Staff Reporter
HARARE – Zimbabwean officials were tight-lipped on Thursday after a charter aircraft originating from Harare was turned away by authorities at OR Tambo International Airport in South Africa – exposing lapses in coronavirus lockdown protocols.
Zimbabwe and South Africa have both imposed lockdown procedures to bring infections under control, including closing their borders.
But the aircraft, a Beech 200 Super King Air owned by Halsted Aviation, was allowed to take off from the Robert Gabriel Mugabe International Airport on April 1 and landed at OR Tambo at 12.30PM, South Africa’s transport ministry said.
“The flight was not cleared by the department of transport as required in terms of the current protocols in force during the lockdown,” South Africa’s transport ministry spokeswoman Ayanda Paine said.
On the plane was one passenger, “an Italian national holding a South African passport”, according to Paine.

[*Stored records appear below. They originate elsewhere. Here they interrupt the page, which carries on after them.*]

<file path="src/core/txcfg_pkg.sv">
// Constants for the transmit port configuration bank
package txcfg_pkg;
   localparam int unsigned NUM_PORTS = 16;
   localparam logic [15:0] PORT_STRIDE = 16'h0200;
   localparam logic [15:0] HALF_STRIDE = 16'h2000;
   localparam int unsigned PORTS_PER_HALF = 8;
   localparam logic [15:0] OFF_CTRL3 = 16'h0183;
   localparam logic [15:0] OFF_IO = 16'h0184;
   localparam logic [15:0] OFF_ES = 16'h0185;
   localparam logic [15:0] OFF_PAT = 16'h0186;
   localparam logic [15:0] OFF_HDLC = 16'h0187;
   localparam logic [15:0] OFF_IBO = 16'h0188;
   localparam logic [15:0] OFF_MON = 16'h0189;
   localparam logic [15:0] OFF_XP = 16'h018a;
   localparam logic [15:0] OFF_STAT = 16'h01c0;
   localparam logic [7:0] RST_REG = 8'h00;
   localparam logic [7:0] MASK_CTRL3 = 8'h01;
   localparam logic [7:0] MASK_IO = 8'hff;
   localparam logic [7:0] MASK_ES = 8'hdf;
   localparam logic [7:0] MASK_PAT = 8'hff;
   localparam logic [7:0] MASK_HDLC = 8'h03;
   localparam logic [7:0] MASK_IBO = 8'h18;
   localparam logic [7:0] MASK_MON = 8'h1f;
   localparam logic [7:0] MASK_XP = 8'h07;
   localparam int unsigned B_CRC_RECALC = 0;
   localparam int unsigned B_CLK_INV = 7;
   localparam int unsigned B_LSYNC_INV = 6;
   localparam int unsigned B_SSYNC_INV = 5;
   localparam int unsigned B_RATE_SEL = 4;
   localparam int unsigned B_SSYNC_MF = 3;
   localparam int unsigned B_LSYNC_DIR = 2;
   localparam int unsigned B_DBL_WIDE = 1;
   localparam int unsigned B_LSYNC_MF = 0;
   localparam int unsigned B_DATA_FMT = 7;
   localparam int unsigned B_GAP_CLK = 6;
   localparam int unsigned B_SLIP_ZONE = 4;
   localparam int unsigned B_ALIGN = 3;
   localparam int unsigned B_RECENTER = 2;
   localparam int unsigned B_MIN_DELAY = 1;
   localparam int unsigned B_ES_EN = 0;
   localparam int unsigned B_MW_LAW = 7;
   localparam int unsigned B_INV_LO = 5;
   localparam int unsigned B_JAM8 = 4;
   localparam int unsigned B_RAI_CI = 3;
   localparam int unsigned B_AIS_CI = 2;
   localparam int unsigned B_LOOP_LO = 0;
   localparam int unsigned B_WM_LO = 0;
   localparam int unsigned B_IBO_TYPE = 4;
   localparam int unsigned B_IBO_EN = 3;
   localparam int unsigned B_BERT_DIR = 2;
   localparam int unsigned B_BERT_UNF = 1;
   localparam int unsigned B_BERT_EN = 0;
   localparam logic [3:0] SLIP_WIDE = 4'h9;
   localparam logic [3:0] SLIP_NARROW = 4'h2;
   localparam logic [5:0] WM_00 = 6'h04;
   localparam logic [5:0] WM_01 = 6'h10;
   localparam logic [5:0] WM_10 = 6'h20;
   localparam logic [5:0] WM_11 = 6'h30;
   localparam logic [4:0] LEN_00 = 5'h05;
   localparam logic [4:0] LEN_01 = 5'h06;
   localparam logic [4:0] LEN_10 = 5'h07;
   localparam logic [4:0] LEN_11 = 5'h10;
   localparam logic [7:0] MW_ULAW = 8'h1e;
   localparam logic [7:0] MW_ALAW = 8'h34;
   typedef enum logic [1:0] {
      INV_NONE = 2'b00,
      INV_FRAMING = 2'b01,
      INV_SIGNALING = 2'b10,
      INV_PAYLOAD = 2'b11
   } txcfg_inv_e;
endpackage

</file>
<file path="src/core/txcfg_port_if.sv">
// Per-port decoded write strobes and register values
`timescale 1ns/10ps
`default_nettype none
interface txcfg_port_if;
   logic [2:0] idx;
   logic wr;
   logic [7:0] wdata;
   logic [7:0] rdata;
   logic hit;
   modport bank (input idx, input wr, input wdata, output rdata,
      output hit);
   modport ctrl (output idx, output wr, output wdata, input rdata,
      input hit);
endinterface
`default_nettype wire

</file>
<file path="src/core/txcfg_port_bank.sv">
// One port's register bank with elastic store command edges
`timescale 1ns/10ps
`default_nettype none
module txcfg_port_bank (
   // Clock and reset
   input wire logic pclk,
   input wire logic presetn,
   // Register access
   txcfg_port_if.bank rif,
   // Stored values
   output logic [7:0] regs_o [0:7],
   // Elastic store commands
   output logic align_pulse_o,
   output logic recenter_pulse_o
);
   logic [7:0] regs_q [0:7];
   logic [7:0] mask [0:7];
   assign mask[0] = txcfg_pkg::MASK_CTRL3;
   assign mask[1] = txcfg_pkg::MASK_IO;
   assign mask[2] = txcfg_pkg::MASK_ES;
   assign mask[3] = txcfg_pkg::MASK_PAT;
   assign mask[4] = txcfg_pkg::MASK_HDLC;
   assign mask[5] = txcfg_pkg::MASK_IBO;
   assign mask[6] = txcfg_pkg::MASK_MON;
   assign mask[7] = txcfg_pkg::MASK_XP;
   genvar g;
   generate
      for (g = 0; g < 8; g++) begin : g_reg
         always_ff @(posedge pclk or negedge presetn) begin
            if (!presetn) begin
               regs_q[g] <= txcfg_pkg::RST_REG;
            end else if (rif.wr && rif.idx == 3'(g)) begin
               regs_q[g] <= rif.wdata & mask[g];
            end
         end
         assign regs_o[g] = regs_q[g];
      end
   endgenerate
   assign rif.rdata = regs_q[rif.idx];
   assign rif.hit = 1'b1;
   // Rising edges of align and recenter
   logic es_wr;
   assign es_wr = rif.wr && rif.idx == 3'd2;
   always_ff @(posedge pclk or negedge presetn) begin
      if (!presetn) begin
         align_pulse_o <= 1'b0;
         recenter_pulse_o <= 1'b0;
      end else begin
         align_pulse_o <= es_wr && rif.wdata[txcfg_pkg::B_ALIGN] &&
            !regs_q[2][txcfg_pkg::B_ALIGN];
         recenter_pulse_o <= es_wr && rif.wdata[txcfg_pkg::B_RECENTER] &&
            !regs_q[2][txcfg_pkg::B_RECENTER];
      end
   end
endmodule
`default_nettype wire

</file>
<file path="src/core/txcfg_bank.sv">
// Transmit port configuration bank, sixteen ports behind APB
`timescale 1ns/10ps
`default_nettype none
module txcfg_bank #(
   parameter int unsigned PORTS = txcfg_pkg::NUM_PORTS,
   parameter int unsigned FRAME_BYTES = 32
) (
   // Clock and reset
   input wire logic pclk,
   input wire logic presetn,
   // APB slave
   input wire logic psel,
   input wire logic penable,
   input wire logic pwrite,
   input wire logic [15:0] paddr,
   input wire logic [31:0] pwdata,
   output logic [31:0] prdata,
   output logic pready,
   output logic pslverr,
   // Mode inputs
   input wire logic [15:0] e1_mode,
   input wire logic [15:0] rate_conv,
   // Raw pins per port
   input wire logic [15:0] tx_line_clock_pin,
   input wire logic [15:0] tx_line_sync_in,
   input wire logic [15:0] tx_line_sync_gen,
   input wire logic [15:0] tx_system_sync_pin,
   // Conditioned pins per port
   output logic [15:0] line_clock_int,
   output logic [15:0] line_sync_int,
   output logic [15:0] system_sync_int,
   output logic [15:0] tx_line_sync_out,
   output logic [15:0] tx_line_sync_oe,
   // Decoded controls per port
   output logic [15:0] crc_recalc,
   output logic [15:0] system_clock_rate_sel,
   output logic [15:0] system_sync_mf_sel,
   output logic [15:0] line_sync_mf_sel,
   output logic [15:0] sync_double_wide,
   output logic [15:0] channel_data_format,
   output logic [15:0] gapped_clock_enable,
   output logic [15:0] estore_enable,
   output logic [15:0] estore_min_delay,
   output logic [15:0] estore_align_cmd,
   output logic [15:0] estore_recenter_cmd,
   output logic [63:0] slip_threshold,
   output logic [127:0] milliwatt_code,
   output logic [31:0] bit_invert_select,
   output logic [15:0] jammed_bit8_enable,
   output logic [15:0] remote_alarm_ci_mode,
   output logic [15:0] ais_ci_mode,
   output logic [79:0] loop_code_length,
   output logic [95:0] fifo_low_watermark,
   output logic [15:0] interleave_enable,
   output logic [15:0] interleave_type,
   output logic [79:0] monitor_channel_select,
   output logic [15:0] bert_port_enable,
   output logic [15:0] bert_port_direction,
   output logic [15:0] bert_unframed
);
   // Address decode: port index and register index
   // Offsets are word indices, byte address is four times that
   logic [15:0] word_a;
   logic [15:0] rel;
   logic [3:0] port_n;
   logic [3:0] blk_n;
   logic [8:0] low;
   logic addr_ok;
   assign word_a = {2'b00, paddr[15:2]};
   always_comb begin
      rel = word_a;
      port_n = 4'h0;
      blk_n = 4'h0;
      if (word_a >= txcfg_pkg::HALF_STRIDE) begin
         rel = word_a - txcfg_pkg::HALF_STRIDE;
         port_n = 4'(txcfg_pkg::PORTS_PER_HALF);
         // Upper ports sit one stride block higher
         blk_n = 4'h1;
      end
      port_n = port_n + 4'(rel[11:9]);
      low = rel[8:0];
      addr_ok = (paddr[1:0] == 2'b00) && (rel[15:12] == blk_n) &&
         (low >= txcfg_pkg::OFF_CTRL3[8:0]) &&
         (low <= txcfg_pkg::OFF_XP[8:0]) &&
         (32'(port_n) < PORTS);
   end
   logic stat_hit;
   assign stat_hit = (paddr[1:0] == 2'b00) &&
      (word_a == txcfg_pkg::OFF_STAT);
   logic [2:0] reg_idx;
   assign reg_idx = 3'(low - txcfg_pkg::OFF_CTRL3[8:0]);
   logic access;
   assign access = psel && penable && !pready;
   // Per-port banks
   logic [7:0] rd_mux [0:15];
   logic [7:0] regs [0:15][0:7];
   logic [15:0] al_p, rc_p;
   genvar p;
   generate
      for (p = 0; p < 16; p++) begin : g_port
         txcfg_port_if pif ();
         assign pif.idx = reg_idx;
         assign pif.wdata = pwdata[7:0];
         // Write lands at the edge that completes the access
         assign pif.wr = psel && penable && pready && pwrite && addr_ok &&
            port_n == 4'(p) && 32'(p) < PORTS;
         assign rd_mux[p] = pif.rdata;
         txcfg_port_bank u_bank (
            .pclk(pclk),
            .presetn(presetn),
            .rif(pif),
            .regs_o(regs[p]),
            .align_pulse_o(al_p[p]),
            .recenter_pulse_o(rc_p[p])
         );
         // Decoded outputs, all registered
         always_ff @(posedge pclk or negedge presetn) begin
            if (!presetn) begin
               line_clock_int[p] <= 1'b0;
               line_sync_int[p] <= 1'b0;
               system_sync_int[p] <= 1'b0;
               tx_line_sync_out[p] <= 1'b0;
               tx_line_sync_oe[p] <= 1'b0;
               crc_recalc[p] <= 1'b0;
               system_clock_rate_sel[p] <= 1'b0;
               system_sync_mf_sel[p] <= 1'b0;
               line_sync_mf_sel[p] <= 1'b0;
               sync_double_wide[p] <= 1'b0;
               channel_data_format[p] <= 1'b0;
               gapped_clock_enable[p] <= 1'b0;
               estore_enable[p] <= 1'b0;
               estore_min_delay[p] <= 1'b0;
               estore_align_cmd[p] <= 1'b0;
               estore_recenter_cmd[p] <= 1'b0;
               slip_threshold[p*4 +: 4] <= 4'h0;
               milliwatt_code[p*8 +: 8] <= 8'h00;
               bit_invert_select[p*2 +: 2] <= 2'b00;
               jammed_bit8_enable[p] <= 1'b0;
               remote_alarm_ci_mode[p] <= 1'b0;
               ais_ci_mode[p] <= 1'b0;
               loop_code_length[p*5 +: 5] <= 5'h00;
               fifo_low_watermark[p*6 +: 6] <= 6'h00;
               interleave_enable[p] <= 1'b0;
               interleave_type[p] <= 1'b0;
               monitor_channel_select[p*5 +: 5] <= 5'h00;
               bert_port_enable[p] <= 1'b0;
               bert_port_direction[p] <= 1'b0;
               bert_unframed[p] <= 1'b0;
            end else begin
               line_clock_int[p] <= tx_line_clock_pin[p] ^
                  regs[p][1][txcfg_pkg::B_CLK_INV];
               line_sync_int[p] <= tx_line_sync_in[p] ^
                  regs[p][1][txcfg_pkg::B_LSYNC_INV];
               system_sync_int[p] <= tx_system_sync_pin[p] ^
                  regs[p][1][txcfg_pkg::B_SSYNC_INV];
               tx_line_sync_out[p] <= tx_line_sync_gen[p] ^
                  regs[p][1][txcfg_pkg::B_LSYNC_INV];
               tx_line_sync_oe[p] <=
                  regs[p][1][txcfg_pkg::B_LSYNC_DIR];
               crc_recalc[p] <= e1_mode[p] &&
                  regs[p][0][txcfg_pkg::B_CRC_RECALC];
               system_clock_rate_sel[p] <=
                  regs[p][1][txcfg_pkg::B_RATE_SEL];
               system_sync_mf_sel[p] <=
                  regs[p][1][txcfg_pkg::B_SSYNC_MF];
               line_sync_mf_sel[p] <=
                  regs[p][1][txcfg_pkg::B_LSYNC_MF];
               sync_double_wide[p] <= !e1_mode[p] &&
                  regs[p][1][txcfg_pkg::B_DBL_WIDE];
               channel_data_format[p] <=
                  regs[p][2][txcfg_pkg::B_DATA_FMT];
               gapped_clock_enable[p] <=
                  regs[p][2][txcfg_pkg::B_GAP_CLK];
               estore_enable[p] <=
                  regs[p][2][txcfg_pkg::B_ES_EN];
               estore_min_delay[p] <=
                  regs[p][2][txcfg_pkg::B_MIN_DELAY];
               estore_align_cmd[p] <= al_p[p];
               estore_recenter_cmd[p] <= rc_p[p];
               if (!rate_conv[p]) begin
                  slip_threshold[p*4 +: 4] <= 4'h0;
               end else if (regs[p][2][txcfg_pkg::B_SLIP_ZONE]) begin
                  slip_threshold[p*4 +: 4] <=
                     txcfg_pkg::SLIP_NARROW;
               end else begin
                  slip_threshold[p*4 +: 4] <=
                     txcfg_pkg::SLIP_WIDE;
               end
               milliwatt_code[p*8 +: 8] <=
                  regs[p][3][txcfg_pkg::B_MW_LAW] ?
                  txcfg_pkg::MW_ALAW : txcfg_pkg::MW_ULAW;
               bit_invert_select[p*2 +: 2] <=
                  regs[p][3][txcfg_pkg::B_INV_LO +: 2];
               jammed_bit8_enable[p] <=
                  regs[p][3][txcfg_pkg::B_JAM8];
               remote_alarm_ci_mode[p] <= !e1_mode[p] &&
                  regs[p][3][txcfg_pkg::B_RAI_CI];
               ais_ci_mode[p] <= !e1_mode[p] &&
                  regs[p][3][txcfg_pkg::B_AIS_CI];
               case (regs[p][3][txcfg_pkg::B_LOOP_LO +: 2])
                  2'b00: loop_code_length[p*5 +: 5] <=
                     txcfg_pkg::LEN_00;
                  2'b01: loop_code_length[p*5 +: 5] <= txcfg_pkg::LEN_01;
                  2'b10: loop_code_length[p*5 +: 5] <= txcfg_pkg::LEN_10;
                  default: loop_code_length[p*5 +: 5] <=
                     txcfg_pkg::LEN_11;
               endcase
               case (regs[p][4][txcfg_pkg::B_WM_LO +: 2])
                  2'b00: fifo_low_watermark[p*6 +: 6] <=
                     txcfg_pkg::WM_00;
                  2'b01: fifo_low_watermark[p*6 +: 6] <= txcfg_pkg::WM_01;
                  2'b10: fifo_low_watermark[p*6 +: 6] <= txcfg_pkg::WM_10;
                  default: fifo_low_watermark[p*6 +: 6] <=
                     txcfg_pkg::WM_11;
               endcase
               interleave_enable[p] <=
                  regs[p][5][txcfg_pkg::B_IBO_EN];
               interleave_type[p] <=
                  regs[p][5][txcfg_pkg::B_IBO_TYPE];
               monitor_channel_select[p*5 +: 5] <=
                  regs[p][6][4:0];
               bert_port_enable[p] <=
                  regs[p][7][txcfg_pkg::B_BERT_EN];
               bert_port_direction[p] <=
                  regs[p][7][txcfg_pkg::B_BERT_DIR];
               bert_unframed[p] <=
                  regs[p][7][txcfg_pkg::B_BERT_UNF];
            end
         end
      end
   endgenerate
   // Status word: inconsistent double wide setting per port
   logic [15:0] dw_bad;
   generate
      for (p = 0; p < 16; p++) begin : g_chk
         assign dw_bad[p] = regs[p][1][txcfg_pkg::B_DBL_WIDE] &&
            (regs[p][1][txcfg_pkg::B_LSYNC_MF] ||
            !regs[p][1][txcfg_pkg::B_LSYNC_DIR]);
      end
   endgenerate
   // APB answer, one wait state
   always_ff @(posedge pclk or negedge presetn) begin
      if (!presetn) begin
         pready <= 1'b0;
         pslverr <= 1'b0;
         prdata <= 32'h0000_0000;
      end else begin
         pready <= access;
         pslverr <= access && !addr_ok && !(stat_hit && !pwrite);
         prdata <= 32'h0000_0000;
         if (access && !pwrite && addr_ok) begin
            prdata <= {24'h00_0000, rd_mux[port_n]};
         end else if (access && !pwrite && stat_hit) begin
            prdata <= {16'h0000, dw_bad};
         end
      end
   end
endmodule
`default_nettype wire

</file>
<file path="config.mk">
export PLATFORM = sky130hd
export DESIGN_NAME = txcfg_bank
export DESIGN_NICKNAME = d
export VERILOG_FILES = /design/src/core/txcfg_pkg.sv /design/src/core/txcfg_port_if.sv /design/src/core/txcfg_port_bank.sv /design/src/core/txcfg_bank.sv
export SDC_FILE = /design/constraint.sdc
export NUM_CORES = 2
export LEC_CHECK = 0
export ABC_AREA = 1
export BUFFER_PORTS_ARGS = -buffer_cell sky130_fd_sc_hd__buf_4
export CAP_MARGIN = 20
export CORE_AREA = 2 2 412 414
export CTS_CLUSTER_SIZE = 14
export DETAILED_ROUTE_END_ITERATION = 7
export DIE_AREA = 0 0 414 416
export GPL_TIMING_DRIVEN = 0
export PLACE_DENSITY = 0.56
export SLEW_MARGIN = 5
export SYNTH_ARGS = -nofsm -noshare
export SYNTH_HDL_FRONTEND = slang
export SYNTH_SLANG_ARGS = --single-unit
</file>
<file path="constraint.sdc">
create_clock -name pclk -period 3.07 [get_ports pclk]
set_input_delay 0 -clock pclk [delete_from_list [all_inputs] [get_ports pclk]]
set_output_delay 0 -clock pclk [all_outputs]
set_load 0.05 [all_outputs]
</file>
==> out/results.ini <==
[pwr]
power_density_nw_per_um2=587
p_clk_share_pct=46.7
power_switching_mw=10.5
p_int_mw=29.0
vdd_drop_max_v=0.000590
combPwrFrac_pct=9.7
switching_share_pct=26.7
pwr-share-seq_pct=43.6
power.leakage_nw=33.4

[finish]
nets=6478
n_fill_cell=16696
areaGrowthSynthToFinish_pct=37.3
fin_util_pct=40.0
final_cells=8618
drive_gt1_share_pct=23.7
layout_commonest_cell=dfrtp_1
layout_common_cells=1,299 x dfrtp_1, 1,156 x nand2_1, 1,096 x buf_4
final_cell_area_um2=67200

[cts]
h-tree-depth=4
root_buffer=clkbuf_16
path_clk_slew_ns=0.06
cts_buffers=146
clock_latency_ns=0.83
clock_path_buffers=3
cts_tree=done
cts_sinks=1299

[die]
core_um2=168000
fp.dieH_um=416
rows=151
dieArea_um2=172000
initial_utilization_pct=29.1
die_x_um=414
ios=1047

[detailed_routing]
antenna_left=0
drt_wl_total_um=268000
first_iter_violations=5450
vias=42754
avgRoutedWirePerCell_um=31.1
drcViolationCount=0
first_pass_iters=7
avgViaCountPerCell=4.96

[global_route]
grt_first_pass_wirelength_um=355000
grt_usage_pct=30.3
overflow=0
grt_max_degree=178
antenna_found_initial=29
grt_pass1_vias=41038

[logic_synthesis]
syn_area_um2=49000
yosysWarningCount=0
synthCells=4841
synth-seq-cells=1299
synth.avg_cell_area_um2=10.1
synth_cell_types=36
ys_seq_area_share_pct=66.4

[timing]
fmax_ghz=0.304
finalCriticalPeriod_ns=3.29
period_share_pct=107
worst_slew_pin_slew_ns=1.30
fin_ws_ns=-0.222
setup_viol=24
hold_viol=0
rsz0062_at_grt=yes
clock_skew_ns=0.0334
slew_headroom_pct=13.3
slew_violations=0

[placement]
dpl.hpwl_um=208000
portBuffers=876
dp.cells=8113
routabilityCongestion=1.02
place_area_um2=59600
post-place-ws_ns=-2.76

[worst_setup_path]
slowest_delay_ns=0.73
path_cells=clkbuf_2 -> nand2_1 -> clkinv_1 -> clkbuf_1 -> o211ai_1 -> o21ai_0 -> o21ai_1 -> nand4_1 -> nand2_1 -> nand3_1
start_kind=input port
reg2reg_depth=9
cp_common_cell=nand2_1
critPathMaxFanout=10
worstSetupPathType=in2reg
reg2reg_slack_ns=0.05
worstPathArrival_ns=3.96
cp_slowest_cell=clkinv_1
worstPathRequired_ns=3.74
end_kind=flop

[flow_run]
maxCapViolCount=0

[run_status]
violations=negative setup slack
status=finished, violations left

[hold_path]
hold_path_class=in2reg
hold_depth=4

==> synthesized netlist by cell type <==
| cell type | n | area share [%] |
|---|---|---|
| o21ai_0 | 691 | 7.1 |
| buf_1 | 16 | 0.12 |
| and3_1 | 1 | 0.013 |
| a21oi_1 | 69 | 0.70 |
| a32o_1 | 1 | 0.020 |
| or2_1 | 1 | 0.013 |
| nor2_4 | 3 | 0.069 |
| clkbuf_1 | 198 | 1.5 |
| nand2_1 | 1166 | 8.9 |
| nor2_1 | 439 | 3.4 |
| nor3_1 | 33 | 0.34 |
| nand3b_1 | 4 | 0.061 |
| buf_4 | 207 | 3.2 |
| nand3_1 | 176 | 1.8 |
| o22ai_1 | 49 | 0.63 |
| nor2_2 | 3 | 0.038 |
| or2_2 | 5 | 0.064 |
| xor2_1 | 64 | 1.1 |
| nor4b_1 | 1 | 0.018 |
| a21boi_0 | 1 | 0.015 |
| nor3b_2 | 1 | 0.026 |
| ha_1 | 54 | 1.4 |
| a211oi_1 | 1 | 0.015 |
| o211ai_1 | 23 | 0.35 |
| a41oi_1 | 1 | 0.018 |
| clkinv_1 | 2 | 0.015 |
| mux2_2 | 1 | 0.023 |
| conb_1 | 2 | 0.015 |
| nand4_1 | 14 | 0.18 |
| buf_2 | 41 | 0.42 |
| a31oi_1 | 1 | 0.013 |
| dfrtp_1 | 1299 | 66 |
| inv_1 | 266 | 2.0 |
| inv_2 | 3 | 0.023 |
| o21ai_1 | 3 | 0.031 |
| nor4_1 | 1 | 0.013 |
==> worst max-delay path: cells and delay by family <==
family | cells | cell delay [ns]
simple gates | 4 | 1.35
compound gates | 3 | 0.92
buf+inv | 3 | 1.65
==> layer usage <==
layer,up-vias,wire length [um],track usage [%],share of wire [%]
met2,2626,125000,49.0,46
li1,18055,-,-,-
met5,-,70,0,0.026
met4,12,19800,18.6,7.4
met3,649,22100,6.69,8.3
met1,21412,101000,37.1,38
==> path summary, 6_finish.rpt <==
kind	from	to
max	paddr[12]	prdata[2]$_DFF_PN0_
min	rate_conv[12]	slip_threshold[48]$_DFF_PN0_
max reg2reg	pready$_DFF_PN0_	g_port[7].u_bank.recenter_pulse_o$_DFF_PN0_
min reg2reg	g_port[13].u_bank.align_pulse_o$_DFF_PN0_	estore_align_cmd[13]$_DFF_PN0_
max in group asynchronous	presetn	loop_code_length[65]$_DFF_PN0_
min in group asynchronous	presetn	slip_threshold[49]$_DFF_PN0_
==> registers in the layout, indices dropped and copies added (netlist names), 32 cells and up <==
register,cells
fifo_low_watermark,48
slip_threshold,32
g_port.u_bank.regs_o,576
monitor_channel_select,80
loop_code_length,64
milliwatt_code,33
bit_invert_select,32
==> power groups by stage <==
stage	clock network, mW	logic, mW	registers (mW)
after floorplan	0	1.45	17.7
after CTS	18.7	3.72	17.2
after global routing	19.4	3.94	17.2
after detailed placement	0	3.46	17.5
after global placement	0	3.37	17.5
final	18.5	3.84	17.2
==> cell type report <==
class	count	area, um2	share of cell area [%]
diodes	9	22.5	0.0335
plain buffers	460	2660	3.95
clock buffers	206	4260	6.34
clock inverters	58	776	1.15
inverters	271	1020	1.52
multi-input cells	2952	13600	20.3
flip-flops and latches	1299	32500	48.3
well taps	2218	2780	4.13
repair buffers	1145	9590	14.3
==> stage by stage <==
stage          hold WS [ns]  setup TNS, ns  total power, mW
3_3_place_gp          0.177              -             20.9
4_1_cts             0.00555              0             39.7
5_1_grt              0.0450         -0.116             40.5
2_1_floorplan        -0.296              0             19.2
3_5_place_dp        0.00226        -955.82             21.0
6_report             0.0448         -0.894             39.5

“A decision was made that the passenger would not be allowed to enter the country. The passenger initially refused to leave, but with the intervention of the South African Police Service, the flight left South African airspace at 7.50PM returning to Harare, Zimbabwe,” Paine added.
Zimbabwe government spokesman Nick Mangwana said: “The passenger in question is a South African. We are not stopping people from going home, if they are using charter especially.”
Mangwana said he had no further information on the whereabouts of the “Italian national”. Government protocols say he should be in forced quarantine.
Italy has the world’s highest death toll from coronavirus, and revelations that an Italian national had been deported back into the country, and the government’s reluctance to share information about how he came to be in the country, drew anger among Zimbabweans on social media.
On March 27, a Dubai-registered chartered jet carrying “a returning 40-year-old male South African citizen and his five-year-old son” could not land at OR Tambo because it had not been cleared by the department of transport.
The jet rerouted to Dubai, according to a release by the Airports Company of South Africa.
It is thought onboard was the Zimbabwean property tycoon Frank Buyanga, who was born in the United Kingdom but travels on a South African passport. He left Zimbabwe with his young son, who is caught in the middle of a custody battle between Buyanga and his ex-girlfriend, Chantelle Muteswa.